Northwestern Medicine scientists have developed a new method to analyze the protein composition of intact nucleosomes without losing combinatorial information present in chromatin. The technique, called Nuc-MS, could help scientists more efficiently uncover the mechanisms behind mutation-driven diseases such as some cancers, according to Neil Kelleher, PhD, professor of Medicine in the Division of Hematology and Oncology, director of the Proteomics Center of Excellence and senior author of the study published in Nature Methods.

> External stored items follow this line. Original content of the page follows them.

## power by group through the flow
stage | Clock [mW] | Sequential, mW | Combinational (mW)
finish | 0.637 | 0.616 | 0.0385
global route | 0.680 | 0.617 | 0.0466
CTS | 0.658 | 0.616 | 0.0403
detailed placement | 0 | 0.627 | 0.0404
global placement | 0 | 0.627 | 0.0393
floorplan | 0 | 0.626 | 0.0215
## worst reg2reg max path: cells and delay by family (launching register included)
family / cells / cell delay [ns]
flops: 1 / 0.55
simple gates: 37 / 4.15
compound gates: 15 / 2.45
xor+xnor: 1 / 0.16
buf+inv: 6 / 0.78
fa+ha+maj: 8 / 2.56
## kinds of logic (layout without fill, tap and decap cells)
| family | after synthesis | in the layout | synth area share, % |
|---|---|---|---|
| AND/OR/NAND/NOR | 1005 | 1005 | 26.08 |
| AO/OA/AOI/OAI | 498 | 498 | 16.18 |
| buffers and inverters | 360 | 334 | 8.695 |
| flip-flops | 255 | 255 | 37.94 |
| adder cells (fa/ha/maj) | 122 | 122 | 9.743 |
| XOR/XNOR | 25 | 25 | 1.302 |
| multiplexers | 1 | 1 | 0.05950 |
**config.mk**
```make
export PLATFORM = sky130hd
export DESIGN_NAME = seq_binary_to_bcd
export DESIGN_NICKNAME = d
export VERILOG_FILES = /design/src/rtl/seq_binary_to_bcd.sv
export SDC_FILE = /design/constraint.sdc
export NUM_CORES = 1
export LEC_CHECK = 0
export CAP_MARGIN = 20
export CORE_ASPECT_RATIO = 0.7
export CORE_MARGIN = 2
export CORE_UTILIZATION = 35
export DETAILED_ROUTE_END_ITERATION = 16
export GPL_ROUTABILITY_DRIVEN = 0
export SKIP_LAST_GASP = 1
export SYNTH_ARGS = -nofsm -noshare
export SYNTH_HDL_FRONTEND = slang
export SYNTH_SLANG_ARGS = --single-unit
```
**constraint.sdc**
```tcl
create_clock -name clk -period 2.1 [get_ports clk]
set_input_delay 0.63 -clock clk [delete_from_list [all_inputs] [get_ports clk]]
set_output_delay 0.63 -clock clk [all_outputs]
set_load 0.01 [all_outputs]
```
**src/rtl/seq_binary_to_bcd.sv**
```systemverilog
// seq_binary_to_bcd: iterative shift-and-add-3 binary-to-BCD converter with start/done handshake.
// Optional BCD_BLANK_EN adds the registered leading-zero blanking output digit_blank.
module seq_binary_to_bcd #(
    parameter int BIN_WIDTH = 8,
    parameter int DIGITS    = 3
) (
    input  logic                  clk,
    input  logic                  reset,
    input  logic                  start,
    input  logic [BIN_WIDTH-1:0]  binary,
    output logic                  busy,
    output logic                  done,
    output logic [4*DIGITS-1:0]   bcd,
    output logic                  overflow
`ifdef BCD_BLANK_EN
    ,
    output logic [DIGITS-1:0]     digit_blank
`endif
);
    localparam int CW = $clog2(BIN_WIDTH + 1);
    localparam int BW = 4 * DIGITS;
    typedef enum logic {IDLE, SHIFT} state_t;
    state_t               state;
    logic [BIN_WIDTH-1:0] shift;
    logic [BW-1:0]        digits, adj, digits_next;
    logic [CW-1:0]        count;
    logic                 ovf, ovf_next;
    always_comb begin
        adj = digits;
        for (int k = 0; k < DIGITS; k++)
            adj[4*k +: 4] = digits[4*k +: 4] >= 4'd5 ? digits[4*k +: 4] + 4'd3 : digits[4*k +: 4];
    end
    // The bit leaving the top digit means the value no longer fits; it stays sticky.
    assign digits_next = {adj[BW-2:0], shift[BIN_WIDTH-1]};
    assign ovf_next    = ovf | adj[BW-1];
    assign busy        = state == SHIFT;
`ifdef BCD_BLANK_EN
    localparam logic [DIGITS-1:0] BLANK_RST = {DIGITS{1'b1}} << 1;
    logic [DIGITS-1:0] blank_next;
    logic              zero_above;
    always_comb begin
        blank_next = '0;
        zero_above = 1'b1;
        for (int k = DIGITS - 1; k >= 1; k--) begin
            zero_above    = zero_above & (digits_next[4*k +: 4] == 4'd0);
            blank_next[k] = zero_above & ~ovf_next;
        end
    end
`endif
    always_ff @(posedge clk or posedge reset) begin
        if (reset) begin
            state    <= IDLE;
            shift    <= '0;
            digits   <= '0;
            count    <= '0;
            ovf      <= 1'b0;
            done     <= 1'b0;
            bcd      <= '0;
            overflow <= 1'b0;
`ifdef BCD_BLANK_EN
            digit_blank <= BLANK_RST;
`endif
        end else begin
            done <= 1'b0;
            if (state == IDLE) begin
                if (start) begin
                    shift  <= binary;
                    digits <= '0;
                    ovf    <= 1'b0;
                    count  <= CW'(BIN_WIDTH);
                    state  <= SHIFT;
                end
            end else begin
                shift  <= shift << 1;
                digits <= digits_next;
                ovf    <= ovf_next;
                count  <= count - CW'(1);
                if (count == CW'(1)) begin
                    bcd      <= ovf_next ? {DIGITS{4'h9}} : digits_next;
                    overflow <= ovf_next;
                    done     <= 1'b1;
                    state    <= IDLE;
`ifdef BCD_BLANK_EN
                    digit_blank <= blank_next;
`endif
                end
            end
        end
    end
endmodule

```
==> flow_summary.yaml <==
run_status:
  status: "finished, final reports clean"
final_layout:
  fin_util_pct: 45.27
  fin_cells: 287
  design_area_um2: 2417
  drive_gt1_share_pct: 10.23
  multiInputGateArea_um2: 894.6
  layout.nets: 233
  syn_to_final_growth_pct: 22.67
  regArea_um2: 1001
  num-fill-cells: 520
  antennaDiodeCount: 0
setup_path:
  cp_top_family: "buffers and inverters"
  cp.depth: 1
  cp_max_fo: 2
  cp_slowest_cell: "clkdlybuf4s50_1"
  r2r_cells: 6
  r2r-start: "digits[9]"
  setup.worst_path.end: "bcd[3]"
  rrSetupSlack_ns: 0.29
  cp.required_ns: 1.47
  crit_type: "reg -> out"
  cpPeakStageDelay_ns: 0.55
  crit_start: "bcd[3]"
  startpoint_type: "register"
  crit_path_end_kind: "primary output"
  r2r-end: "bcd[7]"
  worstPathArrival_ns: 1.18
  path_cells: "clkdlybuf4s50_1"
  cp_num_buf_inv: 1
floorplanning:
  core_area_um2: 5340
  fp.dieArea_um2: 6256
  start_util_pct: 36.90
  core.rowCount: 22
  die_height_um: 66.78
  die_x_um: 93.69
  floorplan.io_pins: 26
synth:
  ys_ff_latch: 40
  avgSynthCellArea_um2: 10.65
  syn-num-nets: 204
  yosysTopAreaCell: "dfrtp_1"
  synth-edff-count: 0
  synth-seq-area-share_pct: 50.79
  syn_inst: 185
  synth_common_cells: "dfrtp_1 (40), nand2_1 (24), mux2i_1 (18)"
  synth_area_leaders: "dfrtp_1 (51%), mux2i_1 (9.1%), ha_1 (5.1%), nand2_1 (4.6%), a21oi_1 (2.8%)"
  syn-cell-area_um2: 1971
  synth_most_common_cell: "dfrtp_1"
  yosysTopAreaCellShare_pct: 50.79
  ys_types: 31
  synthArstFlopShare_pct: 100.0
  synth_ff_type: "dfrtp_1"
  ys_warn_count: 0
timing:
  rsz0062_at_grt: "no"
  finalCriticalPeriod_ns: 1.812
  hold_slack_ns: 0.4825
  final_max_slew_viol_count: 0
  period_share_pct: 86.28
  fin_setup_tns_ns: 0
  max_slew.worst_pin.slew_ns: 0.5103
  max_freq_mhz: 551.9
  relSlewSlack_pct: 65.87
  fin_skew_ns: 0.004512
  hold_viol: 0
  setup_viol: 0
clocking:
  clock-sinks: 40
  cts_buffers: 5
  cts_hold_buffers: 0
  clockRootBuffer: "clkbuf_8"
  htreeDepth: 2
  post_cts_buffers: 0
  cts_resized: 0
  clkTransAtPathRegs_ns: 0.07
  cts_tree: "built"
  clk_latency_ns: 0.29
  clock_path_buffers: 2
global_route:
  first_global_vias: 1324
  antenna_found_initial: 0
  track_usage_pct: 13.34
  grt-ovfl-total: 0
  grt_pass1_wl_um: 6341
  grt_max_degree: 41
detailed_routing:
  drc: 0
  ant_nets: 0
  drtIter0Drc: 53
  vias: 1376
  avgRoutedWirePerCell_um: 12.92
  wl_um: 3708
  via_per_inst: 4.794
  first_pass_iters: 4
hold_path:
  hp-class: "reg -> reg"
placement:
  place_area_um2: 2327
  portBuffers: 25
  dp_hpwl_um: 2567
  dp_cells: 279
pwr:
  sequentialPowerShare_pct: 38.4
  power_density_nw_per_um2: 1434
  clkPwrFrac_pct: 15.1
  switching_share_pct: 38.31
  intPower_uw: 2138
  netSwitchingPower_uw: 1327
  p_leak_uw: 0.001100
  max-vdd-ir-drop_mv: 0.5456
  combPwrFrac_pct: 46.5
run:
  drv_cap: 0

“Other techniques shred nucleosomes and their histone proteins into little pieces and you only get the minority of the pieces back,” said Kelleher, who is also a professor of Biochemistry and Molecular Genetics and a professor at the Weinberg College of Arts and Sciences. “If we can keep the whole nucleosome intact, we can preserve the co-occurrence of all these little switches that we’re trying to figure out in chromatin biology and cancer epigenetics.”

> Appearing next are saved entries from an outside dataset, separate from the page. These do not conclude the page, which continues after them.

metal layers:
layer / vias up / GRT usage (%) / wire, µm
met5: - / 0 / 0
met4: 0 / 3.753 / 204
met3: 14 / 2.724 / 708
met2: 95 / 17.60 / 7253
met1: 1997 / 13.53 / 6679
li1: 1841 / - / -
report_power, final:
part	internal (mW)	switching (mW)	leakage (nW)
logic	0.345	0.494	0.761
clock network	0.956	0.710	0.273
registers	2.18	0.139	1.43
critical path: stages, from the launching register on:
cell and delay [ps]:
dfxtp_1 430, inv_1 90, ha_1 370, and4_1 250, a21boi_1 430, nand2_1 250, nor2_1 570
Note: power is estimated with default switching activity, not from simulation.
`src/rtl/tx_data_control_p_if.sv`:
```
// rtl/tx_data_control_p_if.sv - character offer/accept handshake into the DS encoder
//
// Purpose: carries one character from the TX FSM/credit logic to the encoder.
// Ports (signals):
//   char_valid  master->slave  character offered
//   char_type   master->slave  0 data, 1 control, 2 time code, 3 reserved (control)
//   char_data   master->slave  data/time-code byte, control code in [1:0]
//   char_ready  slave->master  encoder takes the offered char this cycle
interface tx_data_control_p_if;
    logic       char_valid;
    logic [1:0] char_type;
    logic [7:0] char_data;
    logic       char_ready;

    modport master (
        output char_valid,
        output char_type,
        output char_data,
        input  char_ready
    );

    modport slave (
        input  char_valid,
        input  char_type,
        input  char_data,
        output char_ready
    );
endinterface

```
`src/rtl/tx_data_control_p.sv`:
```
// rtl/tx_data_control_p.sv - SpaceWire transmit character encoder onto Data/Strobe lines
//
// Purpose: serialises data, control, time-code and auto-NULL characters, one bit per
// clock, with odd parity and DS strobe encoding.
// Ports:
//   posedge_clk  in   transmit clock (rising edge)
//   tx_reset     in   asynchronous active-high reset
//   enable_tx    in   1: transmitter enabled, 0: lines low and encoder flushed
//   ch           slave character handshake (char_valid/type/data in, char_ready out)
//   dout, sout   out  registered DS data and strobe lines
//   busy         out  dout currently carries a bit of a character
module tx_data_control_p #(
    parameter bit PAR_INIT    = 1'b0,
    parameter bit INSERT_NULL = 1'b1
) (
    input  logic                      posedge_clk,
    input  logic                      tx_reset,
    input  logic                      enable_tx,
    tx_data_control_p_if.slave        ch,
    output logic                      dout,
    output logic                      sout,
    output logic                      busy
);

    typedef enum logic [1:0] {
        ST_OFF,
        ST_LOAD,
        ST_SHIFT
    } state_t;

    state_t      state;
    logic [12:0] shreg;
    logic [3:0]  bit_cnt;
    logic        prev_par;
    logic        pend_par;

    logic [13:0] ld_vec;
    logic [3:0]  ld_len;
    logic        ld_par;
    logic        start_char;
    logic        emit_bit;

    // LOAD is entered in the cycle the last bit of the previous char sits on dout,
    // so accepting here gives back-to-back characters with no idle bit.
    assign ch.char_ready = (state == ST_LOAD) && enable_tx;
    assign start_char    = ch.char_valid || INSERT_NULL;
    assign emit_bit      = (state == ST_LOAD) ? ld_vec[0] : shreg[0];

    // Whole character sequence, first bit in bit 0. Control P = ~(1 ^ prev_par) = prev_par,
    // data P = ~prev_par. Inside NULL / time code the char following the ESC sees a
    // previous payload of 2'b11, whose parity is 0, so its P is fixed.
    always_comb begin
        ld_vec = '0;
        ld_len = 4'd8;
        ld_par = 1'b0;
        if (!ch.char_valid) begin
            ld_vec[7:0] = {4'b0010, 3'b111, prev_par};
        end else begin
            case (ch.char_type)
                2'd0: begin
                    ld_vec[9:0] = {ch.char_data, 1'b0, ~prev_par};
                    ld_len      = 4'd10;
                    ld_par      = ^ch.char_data;
                end
                2'd2: begin
                    ld_vec = {ch.char_data, 1'b0, 1'b1, 3'b111, prev_par};
                    ld_len = 4'd14;
                    ld_par = ^ch.char_data;
                end
                default: begin
                    ld_vec[3:0] = {ch.char_data[1:0], 1'b1, prev_par};
                    ld_len      = 4'd4;
                    ld_par      = ^ch.char_data[1:0];
                end
            endcase
        end
    end

    always_ff @(posedge posedge_clk or posedge tx_reset) begin
        if (tx_reset) begin
            state    <= ST_OFF;
            shreg    <= '0;
            bit_cnt  <= '0;
            prev_par <= PAR_INIT;
            pend_par <= PAR_INIT;
            dout     <= 1'b0;
            sout     <= 1'b0;
            busy     <= 1'b0;
        end else if (!enable_tx) begin
            state    <= ST_OFF;
            shreg    <= '0;
            bit_cnt  <= '0;
            prev_par <= PAR_INIT;
            pend_par <= PAR_INIT;
            dout     <= 1'b0;
            sout     <= 1'b0;
            busy     <= 1'b0;
        end else begin
            case (state)
                ST_OFF: begin
                    state <= ST_LOAD;
                    busy  <= 1'b0;
                end
                ST_LOAD: begin
                    if (start_char) begin
                        dout     <= emit_bit;
                        // strobe flips when data does not, so dout^sout changes every bit
                        sout     <= sout ^ (emit_bit ~^ dout);
                        shreg    <= ld_vec[13:1];
                        bit_cnt  <= ld_len - 4'd1;
                        pend_par <= ld_par;
                        busy     <= 1'b1;
                        state    <= ST_SHIFT;
                    end else begin
                        busy <= 1'b0;
                    end
                end
                ST_SHIFT: begin
                    dout    <= emit_bit;
                    sout    <= sout ^ (emit_bit ~^ dout);
                    shreg   <= {1'b0, shreg[12:1]};
                    bit_cnt <= bit_cnt - 4'd1;
                    busy    <= 1'b1;
                    if (bit_cnt == 4'd1) begin
                        // last bit goes out now; its payload parity becomes visible to the next P
                        state    <= ST_LOAD;
                        prev_par <= pend_par;
                    end
                end
                default: begin
                    state <= ST_OFF;
                end
            endcase
        end
    end

endmodule

```
`src/flat_wrapper.sv`:
```
// flat-port wrapper written by rule: the top's interface ports become plain ports
module tx_data_control_p_flat 
#(
    parameter bit PAR_INIT    = 1'b0,
    parameter bit INSERT_NULL = 1'b1
)
  (posedge_clk, tx_reset, enable_tx, dout, sout, busy, ch_char_valid, ch_char_type, ch_char_data, ch_char_ready);
  tx_data_control_p_if ch_i ();
  input  logic posedge_clk;
  input  logic tx_reset;
  input  logic enable_tx;
  output logic dout;
  output logic sout;
  output logic busy;
  input wire logic [$bits(ch_i.char_valid)-1:0] ch_char_valid;
  input wire logic [$bits(ch_i.char_type)-1:0] ch_char_type;
  input wire logic [$bits(ch_i.char_data)-1:0] ch_char_data;
  output wire logic [$bits(ch_i.char_ready)-1:0] ch_char_ready;
  assign ch_i.char_valid = ch_char_valid;
  assign ch_i.char_type = ch_char_type;
  assign ch_i.char_data = ch_char_data;
  assign ch_char_ready = ch_i.char_ready;
  tx_data_control_p #(.PAR_INIT(PAR_INIT), .INSERT_NULL(INSERT_NULL)) u_core (.posedge_clk(posedge_clk), .tx_reset(tx_reset), .enable_tx(enable_tx), .ch(ch_i), .dout(dout), .sout(sout), .busy(busy));
endmodule
```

Chromatin is a complex comprised primarily of DNA and protein found in cells. Its primary function is packaging our DNA into compact structures. Chromatin is comprised of a structured fiber of nucleosome particles and histone proteins, similar to how suspension bridge cable is constructed from smaller strands of wire.
Histones are modified by post-translational modifications, part of the system of epigenetic regulation that ensures the correct genes are expressed at the right time. Previous studies have indicated that the precise arrangement of histone marks on nucleosomes are also necessary for epigenetic regulation.

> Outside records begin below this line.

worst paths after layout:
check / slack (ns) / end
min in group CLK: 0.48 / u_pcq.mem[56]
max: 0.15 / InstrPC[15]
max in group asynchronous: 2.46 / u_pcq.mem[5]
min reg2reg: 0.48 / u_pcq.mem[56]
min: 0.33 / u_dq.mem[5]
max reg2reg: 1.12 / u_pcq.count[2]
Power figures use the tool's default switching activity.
--- src/rtl/wb_write_arbiter.sv ---
// Write-back arbiter: merges two never-stalled ALU lanes and a FIFO-buffered
// long-latency source onto the register file's two write ports. Buffered
// results that a younger ALU write to the same register supersedes are popped
// without writing.
module wb_write_arbiter #(
    parameter int DEPTH = 4,
    parameter int AW    = 5,
    parameter int DW    = 32
) (
    input  logic                     clk,
    input  logic                     rst,
    input  logic                     alu0_valid,
    input  logic [AW-1:0]            alu0_rd,
    input  logic [DW-1:0]            alu0_data,
    input  logic                     alu1_valid,
    input  logic [AW-1:0]            alu1_rd,
    input  logic [DW-1:0]            alu1_data,
    input  logic                     ll_valid,
    input  logic [AW-1:0]            ll_rd,
    input  logic [DW-1:0]            ll_data,
    output logic                     ll_ready,
    output logic                     we1,
    output logic [AW-1:0]            writeRegister1,
    output logic [DW-1:0]            writeData1,
    output logic                     we2,
    output logic [AW-1:0]            writeRegister2,
    output logic [DW-1:0]            writeData2,
    output logic [$clog2(DEPTH):0]   fifo_count
);

    localparam int PW = $clog2(DEPTH);

    // FIFO storage and bookkeeping
    logic [AW-1:0]    entRd_q   [DEPTH];
    logic [DW-1:0]    entData_q [DEPTH];
    logic [DEPTH-1:0] entLive_q, entLive_d;
    logic [PW-1:0]    rdPtr_q, rdPtr_d;
    logic [PW-1:0]    wrPtr_q, wrPtr_d;
    logic [PW:0]      count_q, count_d;

    // Registered write-port outputs
    logic             we1_q, we1_d;
    logic [AW-1:0]    wreg1_q, wreg1_d;
    logic [DW-1:0]    wdata1_q, wdata1_d;
    logic             we2_q, we2_d;
    logic [AW-1:0]    wreg2_q, wreg2_d;
    logic [DW-1:0]    wdata2_q, wdata2_d;

    // Per-cycle decode
    logic             aluIss0, aluIss1;
    logic             llPush;
    logic [PW-1:0]    headIdx, secIdx;
    logic             haveHead, haveSec;
    logic             killHead;
    logic [1:0]       popCnt;

    // True when an issuing ALU lane targets rd this cycle (rd==0 never issues)
    function automatic logic aluHits(
        input logic [AW-1:0] rd,
        input logic          v0,
        input logic [AW-1:0] r0,
        input logic          v1,
        input logic [AW-1:0] r1
    );
        return (v0 && (r0 == rd)) || (v1 && (r1 == rd));
    endfunction

    assign ll_ready       = (count_q < (PW+1)'(DEPTH));
    assign fifo_count     = count_q;
    assign we1            = we1_q;
    assign writeRegister1 = wreg1_q;
    assign writeData1     = wdata1_q;
    assign we2            = we2_q;
    assign writeRegister2 = wreg2_q;
    assign writeData2     = wdata2_q;

    // Port assignment, pop count, WAW kill marking and FIFO next state
    always_comb begin
        aluIss0  = alu0_valid && (alu0_rd != '0);
        aluIss1  = alu1_valid && (alu1_rd != '0);
        llPush   = ll_valid && ll_ready && (ll_rd != '0);
        headIdx  = rdPtr_q;
        secIdx   = rdPtr_q + PW'(1);
        haveHead = (count_q != '0);
        haveSec  = (count_q >= (PW+1)'(2));
        killHead = aluHits(entRd_q[headIdx], aluIss0, alu0_rd, aluIss1, alu1_rd);

        popCnt   = 2'd0;
        we1_d    = 1'b0;
        wreg1_d  = '0;
        wdata1_d = '0;
        we2_d    = 1'b0;
        wreg2_d  = '0;
        wdata2_d = '0;

        if (aluIss0 && aluIss1) begin
            we1_d    = 1'b1;
            wreg1_d  = alu0_rd;
            wdata1_d = alu0_data;
            we2_d    = 1'b1;
            wreg2_d  = alu1_rd;
            wdata2_d = alu1_data;
        end else if (aluIss0 || aluIss1) begin
            we2_d    = 1'b1;
            wreg2_d  = aluIss0 ? alu0_rd : alu1_rd;
            wdata2_d = aluIss0 ? alu0_data : alu1_data;
            if (haveHead) begin
                popCnt = 2'd1;
                if (entLive_q[headIdx] && !killHead) begin
                    we1_d    = 1'b1;
                    wreg1_d  = entRd_q[headIdx];
                    wdata1_d = entData_q[headIdx];
                end
            end
        end else begin
            if (haveHead) begin
                popCnt = 2'd1;
                if (entLive_q[headIdx]) begin
                    we1_d    = 1'b1;
                    wreg1_d  = entRd_q[headIdx];
                    wdata1_d = entData_q[headIdx];
                end
            end
            if (haveSec) begin
                popCnt = 2'd2;
                if (entLive_q[secIdx]) begin
                    we2_d    = 1'b1;
                    wreg2_d  = entRd_q[secIdx];
                    wdata2_d = entData_q[secIdx];
                end
            end
        end

        entLive_d = entLive_q;
        for (int i = 0; i < DEPTH; i++) begin
            if (aluHits(entRd_q[i], aluIss0, alu0_rd, aluIss1, alu1_rd)) begin
                entLive_d[i] = 1'b0;
            end
        end
        if (llPush) begin
            entLive_d[wrPtr_q] = !aluHits(ll_rd, aluIss0, alu0_rd, aluIss1, alu1_rd);
        end

        rdPtr_d = rdPtr_q + PW'(popCnt);
        wrPtr_d = wrPtr_q + PW'(llPush);
        count_d = count_q + (PW+1)'(llPush) - (PW+1)'(popCnt);
    end

    // State update; reset drops every buffered entry and clears the write ports
    always_ff @(posedge clk or negedge rst) begin
        if (!rst) begin
            for (int i = 0; i < DEPTH; i++) begin
                entRd_q[i]   <= '0;
                entData_q[i] <= '0;
            end
            entLive_q <= '0;
            rdPtr_q   <= '0;
            wrPtr_q   <= '0;
            count_q   <= '0;
            we1_q     <= 1'b0;
            wreg1_q   <= '0;
            wdata1_q  <= '0;
            we2_q     <= 1'b0;
            wreg2_q   <= '0;
            wdata2_q  <= '0;
        end else begin
            if (llPush) begin
                entRd_q[wrPtr_q]   <= ll_rd;
                entData_q[wrPtr_q] <= ll_data;
            end
            entLive_q <= entLive_d;
            rdPtr_q   <= rdPtr_d;
            wrPtr_q   <= wrPtr_d;
            count_q   <= count_d;
            we1_q     <= we1_d;
            wreg1_q   <= wreg1_d;
            wdata1_q  <= wdata1_d;
            we2_q     <= we2_d;
            wreg2_q   <= wreg2_d;
            wdata2_q  <= wdata2_d;
        end
    end

endmodule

These two systems are deeply intertwined, but current analysis techniques for histones are highly destructive, breaking down the histone and nucleosomes into tiny pieces and forcing scientists to infer their composition and their impacts on gene expression.
“There’s already enough inferences in biology; let’s remove a few of them through more direct measurements,” Kelleher said.
Instead, Kelleher and his collaborators developed Nuc-MS. The technique uses a “top down” approach to controllably disassemble the nucleosomes using high performance mass spectrometry, measuring the masses and characterizing the histones and their modifications.
“These nucleosomes are about 100 times heavier, compared to little things like a peptide,” Kelleher said.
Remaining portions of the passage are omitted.